**Task goal**.
Look below. Copy each line that has "assign" in it.

────────────────────

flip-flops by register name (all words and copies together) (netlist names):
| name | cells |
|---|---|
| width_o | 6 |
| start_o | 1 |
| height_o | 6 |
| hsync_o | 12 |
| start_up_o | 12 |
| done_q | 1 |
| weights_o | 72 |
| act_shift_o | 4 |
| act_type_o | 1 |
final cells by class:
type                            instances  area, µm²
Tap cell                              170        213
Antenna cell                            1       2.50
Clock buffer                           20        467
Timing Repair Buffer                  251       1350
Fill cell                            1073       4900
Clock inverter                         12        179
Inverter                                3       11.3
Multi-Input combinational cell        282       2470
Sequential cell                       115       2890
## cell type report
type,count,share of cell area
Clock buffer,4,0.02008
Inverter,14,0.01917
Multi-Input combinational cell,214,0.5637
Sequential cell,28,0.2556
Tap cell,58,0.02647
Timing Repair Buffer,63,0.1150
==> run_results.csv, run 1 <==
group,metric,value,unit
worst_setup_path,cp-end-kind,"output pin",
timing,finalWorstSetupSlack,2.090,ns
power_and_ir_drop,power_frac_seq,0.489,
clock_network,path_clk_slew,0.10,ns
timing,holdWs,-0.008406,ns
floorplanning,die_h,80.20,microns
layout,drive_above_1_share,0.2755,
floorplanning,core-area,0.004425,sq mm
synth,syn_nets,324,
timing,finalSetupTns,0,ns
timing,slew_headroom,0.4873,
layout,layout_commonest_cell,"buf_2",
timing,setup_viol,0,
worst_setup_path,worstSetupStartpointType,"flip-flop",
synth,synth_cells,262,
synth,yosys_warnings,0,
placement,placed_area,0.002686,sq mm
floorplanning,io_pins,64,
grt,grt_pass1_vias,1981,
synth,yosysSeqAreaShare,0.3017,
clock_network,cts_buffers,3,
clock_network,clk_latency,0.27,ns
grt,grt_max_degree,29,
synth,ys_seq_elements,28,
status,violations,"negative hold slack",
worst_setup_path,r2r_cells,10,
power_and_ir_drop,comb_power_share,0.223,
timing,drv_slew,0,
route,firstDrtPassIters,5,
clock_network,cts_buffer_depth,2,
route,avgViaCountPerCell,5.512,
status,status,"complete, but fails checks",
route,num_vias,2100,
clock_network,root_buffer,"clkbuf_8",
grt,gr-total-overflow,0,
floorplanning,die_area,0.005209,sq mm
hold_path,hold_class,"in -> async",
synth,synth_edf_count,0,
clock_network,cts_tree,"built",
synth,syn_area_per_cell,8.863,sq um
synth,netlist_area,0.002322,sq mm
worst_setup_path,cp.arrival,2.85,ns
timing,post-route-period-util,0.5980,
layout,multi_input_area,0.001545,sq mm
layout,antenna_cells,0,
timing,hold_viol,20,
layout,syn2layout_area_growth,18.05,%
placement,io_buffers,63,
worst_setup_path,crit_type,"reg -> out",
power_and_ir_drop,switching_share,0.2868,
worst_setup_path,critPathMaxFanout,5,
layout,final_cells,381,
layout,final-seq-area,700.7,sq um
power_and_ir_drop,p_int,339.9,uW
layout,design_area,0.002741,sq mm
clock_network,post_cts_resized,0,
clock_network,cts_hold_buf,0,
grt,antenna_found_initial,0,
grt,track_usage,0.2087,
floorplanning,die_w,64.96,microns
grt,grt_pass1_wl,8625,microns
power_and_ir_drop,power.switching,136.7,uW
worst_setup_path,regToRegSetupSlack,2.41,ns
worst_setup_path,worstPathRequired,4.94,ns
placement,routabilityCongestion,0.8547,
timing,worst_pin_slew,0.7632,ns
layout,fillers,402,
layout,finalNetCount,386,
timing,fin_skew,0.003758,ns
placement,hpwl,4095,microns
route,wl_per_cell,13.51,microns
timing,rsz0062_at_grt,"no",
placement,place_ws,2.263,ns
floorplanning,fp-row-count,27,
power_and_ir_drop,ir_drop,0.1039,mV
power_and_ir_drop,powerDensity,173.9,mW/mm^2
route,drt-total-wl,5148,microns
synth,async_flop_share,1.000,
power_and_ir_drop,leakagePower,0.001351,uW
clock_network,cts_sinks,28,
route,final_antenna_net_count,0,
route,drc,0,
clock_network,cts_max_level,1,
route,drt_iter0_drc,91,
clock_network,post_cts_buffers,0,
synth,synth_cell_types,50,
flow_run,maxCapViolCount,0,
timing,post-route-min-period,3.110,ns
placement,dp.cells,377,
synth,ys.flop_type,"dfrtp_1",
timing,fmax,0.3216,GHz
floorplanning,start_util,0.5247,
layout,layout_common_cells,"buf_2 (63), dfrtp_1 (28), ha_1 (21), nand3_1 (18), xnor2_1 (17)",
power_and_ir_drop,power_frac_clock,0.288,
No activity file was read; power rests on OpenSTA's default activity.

────────────────────

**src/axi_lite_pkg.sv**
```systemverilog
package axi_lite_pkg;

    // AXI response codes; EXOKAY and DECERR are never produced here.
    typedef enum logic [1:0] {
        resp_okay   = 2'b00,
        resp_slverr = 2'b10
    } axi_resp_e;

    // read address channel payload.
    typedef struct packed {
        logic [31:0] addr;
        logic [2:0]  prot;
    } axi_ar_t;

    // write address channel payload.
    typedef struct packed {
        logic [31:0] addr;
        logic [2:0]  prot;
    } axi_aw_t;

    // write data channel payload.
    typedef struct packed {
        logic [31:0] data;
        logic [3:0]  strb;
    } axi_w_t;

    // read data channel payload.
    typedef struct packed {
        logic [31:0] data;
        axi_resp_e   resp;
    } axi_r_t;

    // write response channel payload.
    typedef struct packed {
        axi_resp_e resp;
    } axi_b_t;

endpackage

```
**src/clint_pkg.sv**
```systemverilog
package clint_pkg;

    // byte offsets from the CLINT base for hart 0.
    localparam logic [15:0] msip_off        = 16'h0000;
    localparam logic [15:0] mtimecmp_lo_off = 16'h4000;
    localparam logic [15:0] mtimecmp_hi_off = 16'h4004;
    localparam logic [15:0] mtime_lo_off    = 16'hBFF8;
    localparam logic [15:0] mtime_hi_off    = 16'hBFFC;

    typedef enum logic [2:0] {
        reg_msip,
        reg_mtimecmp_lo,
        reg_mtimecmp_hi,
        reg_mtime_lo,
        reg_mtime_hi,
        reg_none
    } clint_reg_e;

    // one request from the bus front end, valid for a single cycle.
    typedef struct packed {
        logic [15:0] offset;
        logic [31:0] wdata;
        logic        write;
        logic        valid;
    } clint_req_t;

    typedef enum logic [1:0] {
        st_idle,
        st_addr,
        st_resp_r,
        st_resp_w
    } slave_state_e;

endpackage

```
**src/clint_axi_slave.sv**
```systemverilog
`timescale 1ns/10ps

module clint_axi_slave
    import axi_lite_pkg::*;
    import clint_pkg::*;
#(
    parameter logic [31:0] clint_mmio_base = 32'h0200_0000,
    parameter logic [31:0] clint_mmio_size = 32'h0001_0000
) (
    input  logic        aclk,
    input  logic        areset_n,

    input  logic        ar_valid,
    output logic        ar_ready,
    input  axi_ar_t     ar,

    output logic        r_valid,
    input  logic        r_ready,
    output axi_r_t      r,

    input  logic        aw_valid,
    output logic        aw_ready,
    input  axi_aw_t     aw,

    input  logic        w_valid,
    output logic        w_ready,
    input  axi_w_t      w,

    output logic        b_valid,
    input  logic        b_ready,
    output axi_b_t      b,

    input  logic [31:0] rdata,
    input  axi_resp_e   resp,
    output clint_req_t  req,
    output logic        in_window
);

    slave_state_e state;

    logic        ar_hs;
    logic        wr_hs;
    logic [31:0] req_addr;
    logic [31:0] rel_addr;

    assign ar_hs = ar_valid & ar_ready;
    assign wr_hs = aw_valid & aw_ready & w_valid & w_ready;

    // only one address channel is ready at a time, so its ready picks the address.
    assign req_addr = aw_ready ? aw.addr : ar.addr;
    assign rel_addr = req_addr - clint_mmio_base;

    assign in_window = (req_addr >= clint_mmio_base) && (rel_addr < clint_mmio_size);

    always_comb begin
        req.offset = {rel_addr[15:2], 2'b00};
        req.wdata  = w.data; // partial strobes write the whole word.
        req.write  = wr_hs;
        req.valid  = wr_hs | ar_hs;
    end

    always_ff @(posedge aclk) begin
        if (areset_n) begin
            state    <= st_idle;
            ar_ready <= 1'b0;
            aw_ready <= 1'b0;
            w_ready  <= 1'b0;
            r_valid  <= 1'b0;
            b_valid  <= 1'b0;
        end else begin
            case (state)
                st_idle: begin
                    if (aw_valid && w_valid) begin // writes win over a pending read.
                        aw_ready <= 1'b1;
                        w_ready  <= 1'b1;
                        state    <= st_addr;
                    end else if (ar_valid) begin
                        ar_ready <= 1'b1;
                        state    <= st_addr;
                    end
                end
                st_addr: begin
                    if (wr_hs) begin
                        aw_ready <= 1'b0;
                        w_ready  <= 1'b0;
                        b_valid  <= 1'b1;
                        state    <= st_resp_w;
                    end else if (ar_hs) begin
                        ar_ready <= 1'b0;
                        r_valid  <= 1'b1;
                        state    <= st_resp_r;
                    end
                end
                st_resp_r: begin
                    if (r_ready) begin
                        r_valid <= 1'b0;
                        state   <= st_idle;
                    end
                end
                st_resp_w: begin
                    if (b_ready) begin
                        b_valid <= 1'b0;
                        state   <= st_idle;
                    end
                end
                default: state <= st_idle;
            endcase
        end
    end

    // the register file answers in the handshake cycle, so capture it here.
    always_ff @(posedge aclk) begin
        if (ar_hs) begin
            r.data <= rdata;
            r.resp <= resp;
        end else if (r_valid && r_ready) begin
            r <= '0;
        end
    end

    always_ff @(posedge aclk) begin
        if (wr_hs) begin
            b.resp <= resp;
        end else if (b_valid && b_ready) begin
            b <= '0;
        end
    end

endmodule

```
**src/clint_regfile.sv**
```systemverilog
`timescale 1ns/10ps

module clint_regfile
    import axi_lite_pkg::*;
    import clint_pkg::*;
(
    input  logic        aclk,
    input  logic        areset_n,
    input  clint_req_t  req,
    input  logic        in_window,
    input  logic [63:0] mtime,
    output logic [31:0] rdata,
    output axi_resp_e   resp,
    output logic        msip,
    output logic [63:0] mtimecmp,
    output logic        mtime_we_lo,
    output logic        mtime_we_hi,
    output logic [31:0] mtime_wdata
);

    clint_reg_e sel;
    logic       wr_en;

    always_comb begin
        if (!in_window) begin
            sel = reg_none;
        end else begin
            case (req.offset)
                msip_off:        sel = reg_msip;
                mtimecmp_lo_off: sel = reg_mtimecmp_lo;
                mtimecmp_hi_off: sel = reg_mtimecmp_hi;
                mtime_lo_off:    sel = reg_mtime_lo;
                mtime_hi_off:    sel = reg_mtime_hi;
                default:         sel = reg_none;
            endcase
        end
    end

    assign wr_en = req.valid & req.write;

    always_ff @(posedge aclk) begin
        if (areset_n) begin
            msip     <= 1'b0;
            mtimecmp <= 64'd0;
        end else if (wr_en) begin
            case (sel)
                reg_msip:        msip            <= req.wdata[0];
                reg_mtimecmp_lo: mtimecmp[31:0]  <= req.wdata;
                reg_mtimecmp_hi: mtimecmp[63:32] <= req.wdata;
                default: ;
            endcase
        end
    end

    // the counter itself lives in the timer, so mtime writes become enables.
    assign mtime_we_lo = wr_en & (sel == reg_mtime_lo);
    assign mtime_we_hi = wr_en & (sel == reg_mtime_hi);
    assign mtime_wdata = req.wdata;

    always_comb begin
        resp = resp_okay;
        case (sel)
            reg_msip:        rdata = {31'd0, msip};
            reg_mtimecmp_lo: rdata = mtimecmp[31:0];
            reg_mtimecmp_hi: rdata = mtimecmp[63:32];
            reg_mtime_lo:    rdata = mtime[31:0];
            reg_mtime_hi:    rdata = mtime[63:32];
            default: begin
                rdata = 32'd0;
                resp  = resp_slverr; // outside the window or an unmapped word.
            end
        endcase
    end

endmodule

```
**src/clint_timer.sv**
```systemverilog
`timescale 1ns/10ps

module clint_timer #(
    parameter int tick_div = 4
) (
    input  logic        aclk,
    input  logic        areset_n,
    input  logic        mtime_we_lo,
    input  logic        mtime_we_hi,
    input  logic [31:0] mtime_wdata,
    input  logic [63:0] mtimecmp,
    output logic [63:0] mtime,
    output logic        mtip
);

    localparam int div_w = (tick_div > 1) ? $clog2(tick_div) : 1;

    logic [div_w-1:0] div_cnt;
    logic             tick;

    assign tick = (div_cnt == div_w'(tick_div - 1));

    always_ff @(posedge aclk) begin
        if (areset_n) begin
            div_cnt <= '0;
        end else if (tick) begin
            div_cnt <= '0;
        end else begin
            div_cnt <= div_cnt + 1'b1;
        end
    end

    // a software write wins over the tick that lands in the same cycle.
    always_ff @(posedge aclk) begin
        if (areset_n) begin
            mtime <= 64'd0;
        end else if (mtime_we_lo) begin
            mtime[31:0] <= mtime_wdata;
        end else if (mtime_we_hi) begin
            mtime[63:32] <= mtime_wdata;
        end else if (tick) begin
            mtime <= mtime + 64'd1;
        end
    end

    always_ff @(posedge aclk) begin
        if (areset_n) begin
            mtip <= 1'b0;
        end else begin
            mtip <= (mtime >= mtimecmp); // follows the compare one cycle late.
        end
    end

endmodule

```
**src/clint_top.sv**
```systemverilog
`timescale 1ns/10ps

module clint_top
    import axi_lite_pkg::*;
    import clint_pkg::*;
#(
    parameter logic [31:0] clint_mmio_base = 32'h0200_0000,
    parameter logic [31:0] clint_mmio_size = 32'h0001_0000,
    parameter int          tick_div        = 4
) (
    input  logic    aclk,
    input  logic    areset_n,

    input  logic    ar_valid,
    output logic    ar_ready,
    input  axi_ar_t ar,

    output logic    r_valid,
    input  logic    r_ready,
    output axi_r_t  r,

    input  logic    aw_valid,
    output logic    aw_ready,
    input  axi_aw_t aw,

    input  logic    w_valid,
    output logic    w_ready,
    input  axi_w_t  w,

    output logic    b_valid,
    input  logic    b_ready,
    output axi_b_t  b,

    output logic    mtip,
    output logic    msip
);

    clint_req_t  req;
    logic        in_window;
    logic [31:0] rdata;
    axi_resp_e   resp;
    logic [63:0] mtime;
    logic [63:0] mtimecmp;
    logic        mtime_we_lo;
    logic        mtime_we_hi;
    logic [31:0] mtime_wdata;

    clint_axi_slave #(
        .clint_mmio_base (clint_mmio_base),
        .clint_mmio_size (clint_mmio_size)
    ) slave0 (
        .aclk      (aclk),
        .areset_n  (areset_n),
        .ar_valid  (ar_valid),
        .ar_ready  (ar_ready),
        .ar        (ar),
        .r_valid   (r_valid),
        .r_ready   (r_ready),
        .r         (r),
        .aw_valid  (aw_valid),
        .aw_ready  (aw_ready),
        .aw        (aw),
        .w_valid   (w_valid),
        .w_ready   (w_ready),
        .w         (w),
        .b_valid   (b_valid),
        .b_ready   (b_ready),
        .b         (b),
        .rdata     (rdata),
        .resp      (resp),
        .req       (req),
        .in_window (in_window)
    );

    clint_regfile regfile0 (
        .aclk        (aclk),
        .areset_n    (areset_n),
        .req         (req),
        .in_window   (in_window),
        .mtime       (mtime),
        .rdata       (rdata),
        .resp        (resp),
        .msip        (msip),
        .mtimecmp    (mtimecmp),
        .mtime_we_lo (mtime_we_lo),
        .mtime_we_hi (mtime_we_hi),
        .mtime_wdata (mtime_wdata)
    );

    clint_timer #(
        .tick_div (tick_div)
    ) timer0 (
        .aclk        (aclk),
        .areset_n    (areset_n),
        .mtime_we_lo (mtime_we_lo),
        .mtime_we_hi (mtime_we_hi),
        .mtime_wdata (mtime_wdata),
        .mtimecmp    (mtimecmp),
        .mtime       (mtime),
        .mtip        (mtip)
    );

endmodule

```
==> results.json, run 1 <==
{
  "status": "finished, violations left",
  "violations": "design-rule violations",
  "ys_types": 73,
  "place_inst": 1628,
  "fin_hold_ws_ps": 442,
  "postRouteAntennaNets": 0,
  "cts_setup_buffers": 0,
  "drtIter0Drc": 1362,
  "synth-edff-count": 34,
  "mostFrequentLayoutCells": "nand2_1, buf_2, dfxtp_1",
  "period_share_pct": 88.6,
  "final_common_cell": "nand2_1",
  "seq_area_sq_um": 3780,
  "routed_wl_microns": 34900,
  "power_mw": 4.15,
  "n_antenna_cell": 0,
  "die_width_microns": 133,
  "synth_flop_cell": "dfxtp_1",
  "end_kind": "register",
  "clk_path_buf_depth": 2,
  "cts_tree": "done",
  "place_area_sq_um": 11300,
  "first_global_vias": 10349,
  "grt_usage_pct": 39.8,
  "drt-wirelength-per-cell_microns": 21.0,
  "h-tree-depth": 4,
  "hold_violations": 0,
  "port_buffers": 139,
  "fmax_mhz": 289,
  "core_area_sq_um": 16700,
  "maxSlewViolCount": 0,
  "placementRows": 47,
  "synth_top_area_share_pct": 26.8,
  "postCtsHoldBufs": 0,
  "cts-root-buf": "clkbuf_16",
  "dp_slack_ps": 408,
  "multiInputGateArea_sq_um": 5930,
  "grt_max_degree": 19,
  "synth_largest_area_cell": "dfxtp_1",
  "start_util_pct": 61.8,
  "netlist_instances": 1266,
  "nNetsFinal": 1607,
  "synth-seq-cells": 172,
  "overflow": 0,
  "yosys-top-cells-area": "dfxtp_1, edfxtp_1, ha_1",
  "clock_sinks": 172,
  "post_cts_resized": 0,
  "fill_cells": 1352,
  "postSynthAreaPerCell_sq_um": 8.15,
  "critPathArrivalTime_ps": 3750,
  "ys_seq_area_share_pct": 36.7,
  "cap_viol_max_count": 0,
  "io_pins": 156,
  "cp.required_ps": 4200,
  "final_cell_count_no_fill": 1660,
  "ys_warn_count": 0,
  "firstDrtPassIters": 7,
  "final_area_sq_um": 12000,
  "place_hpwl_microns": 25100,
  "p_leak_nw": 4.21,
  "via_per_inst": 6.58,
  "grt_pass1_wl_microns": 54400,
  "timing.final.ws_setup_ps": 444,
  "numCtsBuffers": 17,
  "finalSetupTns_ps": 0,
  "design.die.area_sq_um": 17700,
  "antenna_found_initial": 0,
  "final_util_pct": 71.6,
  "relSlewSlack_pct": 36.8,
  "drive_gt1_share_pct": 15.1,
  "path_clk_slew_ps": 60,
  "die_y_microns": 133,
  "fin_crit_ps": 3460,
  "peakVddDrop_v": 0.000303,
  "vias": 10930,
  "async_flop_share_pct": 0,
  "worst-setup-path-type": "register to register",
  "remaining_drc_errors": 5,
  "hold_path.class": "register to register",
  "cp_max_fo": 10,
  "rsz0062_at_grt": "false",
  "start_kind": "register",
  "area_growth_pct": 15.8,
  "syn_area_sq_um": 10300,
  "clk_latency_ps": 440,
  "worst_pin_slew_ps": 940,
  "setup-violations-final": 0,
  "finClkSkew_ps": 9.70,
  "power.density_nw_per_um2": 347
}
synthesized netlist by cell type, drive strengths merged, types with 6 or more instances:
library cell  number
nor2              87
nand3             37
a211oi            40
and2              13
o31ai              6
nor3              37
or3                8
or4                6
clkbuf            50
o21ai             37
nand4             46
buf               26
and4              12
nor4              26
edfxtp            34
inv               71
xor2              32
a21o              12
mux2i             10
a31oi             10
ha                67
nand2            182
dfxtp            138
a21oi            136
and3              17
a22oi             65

────────────────────

**Result**.
    assign ar_hs = ar_valid & ar_ready;
    assign wr_hs = aw_valid & aw_ready & w_valid & w_ready;
    assign req_addr = aw_ready ? aw.addr : ar.addr;
    assign rel_addr = req_addr - clint_mmio_base;
    assign in_window = (req_addr >= clint_mmio_base) && (rel_addr < clint_mmio_size);
    assign wr_en = req.valid & req.write;
    assign mtime_we_lo = wr_en & (sel == reg_mtime_lo);
    assign mtime_we_hi = wr_en & (sel == reg_mtime_hi);
    assign mtime_wdata = req.wdata;
    assign tick = (div_cnt == div_w'(tick_div - 1));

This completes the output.